Someone recently drew my attention to a 2007 article in the Washington Post -- written by Gene Weingarten, it recounts what happened when world-famous violinist Joshua Bell busked for 43 minutes in DC's L'Enfant Metro station. I think I have some vague memory of this, but I clearly never read the whole thing 'til recently.
There are so, so many reasons why the article is worth your time; this small selection is just one of many nuggets from the article, about one of the few passerbys that stopped to listen:
When Picarello was growing up in New York, he studied violin seriously, intending to be a concert musician. But he gave it up at 18, when he decided he'd never be good enough to make it pay. Life does that to you sometimes. Sometimes, you have to do the prudent thing. So he went into another line of work. He's a supervisor at the U.S. Postal Service. Doesn't play the violin much, anymore.... Does he have regrets about how things worked out? The postal supervisor considers this.The article was incredibly popular, not to mention well-received -- it won the author a Pulitzer Prize.

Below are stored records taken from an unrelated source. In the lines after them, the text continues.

**src/rtl/comp_reduce.sv**
```systemverilog
// comp_reduce: streaming signed max/min reduction returning the winning value and its index
module comp_reduce #(
  parameter int LEN   = 9,
  parameter int IDX_W = 8
) (
  input  logic             clk,
  input  logic             rstn,
  input  logic             in_valid,
  output logic             in_ready,
  input  logic [LEN-1:0]   in_data,
  input  logic             in_last,
  input  logic             mode,
  output logic             out_valid,
  input  logic             out_ready,
  output logic [LEN-1:0]   out_data,
  output logic [IDX_W-1:0] out_idx,
  output logic             out_ovf
);
  typedef enum logic [1:0] {IDLE, ACC, HOLD} state_t;
  localparam logic [IDX_W:0] FULL = {1'b1, {IDX_W{1'b0}}};
  state_t         state, state_nx;
  logic [IDX_W:0] cnt;
  logic           mode_q, take, better, full;
  assign in_ready  = state != HOLD;
  assign out_valid = state == HOLD;
  assign take      = in_valid && in_ready;
  assign full      = cnt == FULL;
  assign better    = mode_q ? ($signed(in_data) < $signed(out_data))
                            : ($signed(in_data) > $signed(out_data));
  always_comb begin
    state_nx = state;
    state_nx = (state == HOLD) ? (out_ready ? IDLE : HOLD)
             : take ? (in_last ? HOLD : ACC) : state;
  end
  // cnt is the index the next accepted beat will occupy; once it reaches FULL the index pins at all-ones
  always_ff @(posedge clk or negedge rstn)
    if (!rstn) begin
      state    <= IDLE;
      out_data <= '0;
      out_idx  <= '0;
      out_ovf  <= 1'b0;
      cnt      <= '0;
      mode_q   <= 1'b0;
    end else begin
      state <= state_nx;
      if (take && state == IDLE) begin
        out_data <= in_data;
        out_idx  <= '0;
        cnt      <= (IDX_W+1)'(1);
        out_ovf  <= 1'b0;
        mode_q   <= mode;
      end else if (take) begin
        if (better) begin
          out_data <= in_data;
          out_idx  <= full ? '1 : cnt[IDX_W-1:0];
        end
        if (full) out_ovf <= 1'b1;
        else cnt <= cnt + 1'b1;
      end
    end
endmodule
```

"No. If you love something but choose not to do it professionally, it's not a waste. Because, you know, you still have it. You have it forever."
If you skim through the chat Weingarten hosted after the article came out (note: if you think the article is long, just wait 'til you read the chat), there are some negative comments, but I'm much more in the "criers" camp. I didn't actually cry, but the idea that beauty is all around us, every day, and it's hard for us to notice it sometimes struck home. ("A thing of beauty is a joy forever. My man John Keats said that!") As did the idea that performing music, at whatever skill level, is a lifelong gift. As did the idea that I've been through more than my fair share of Metro stops in my life. Oh, and I still play the violin (very rarely).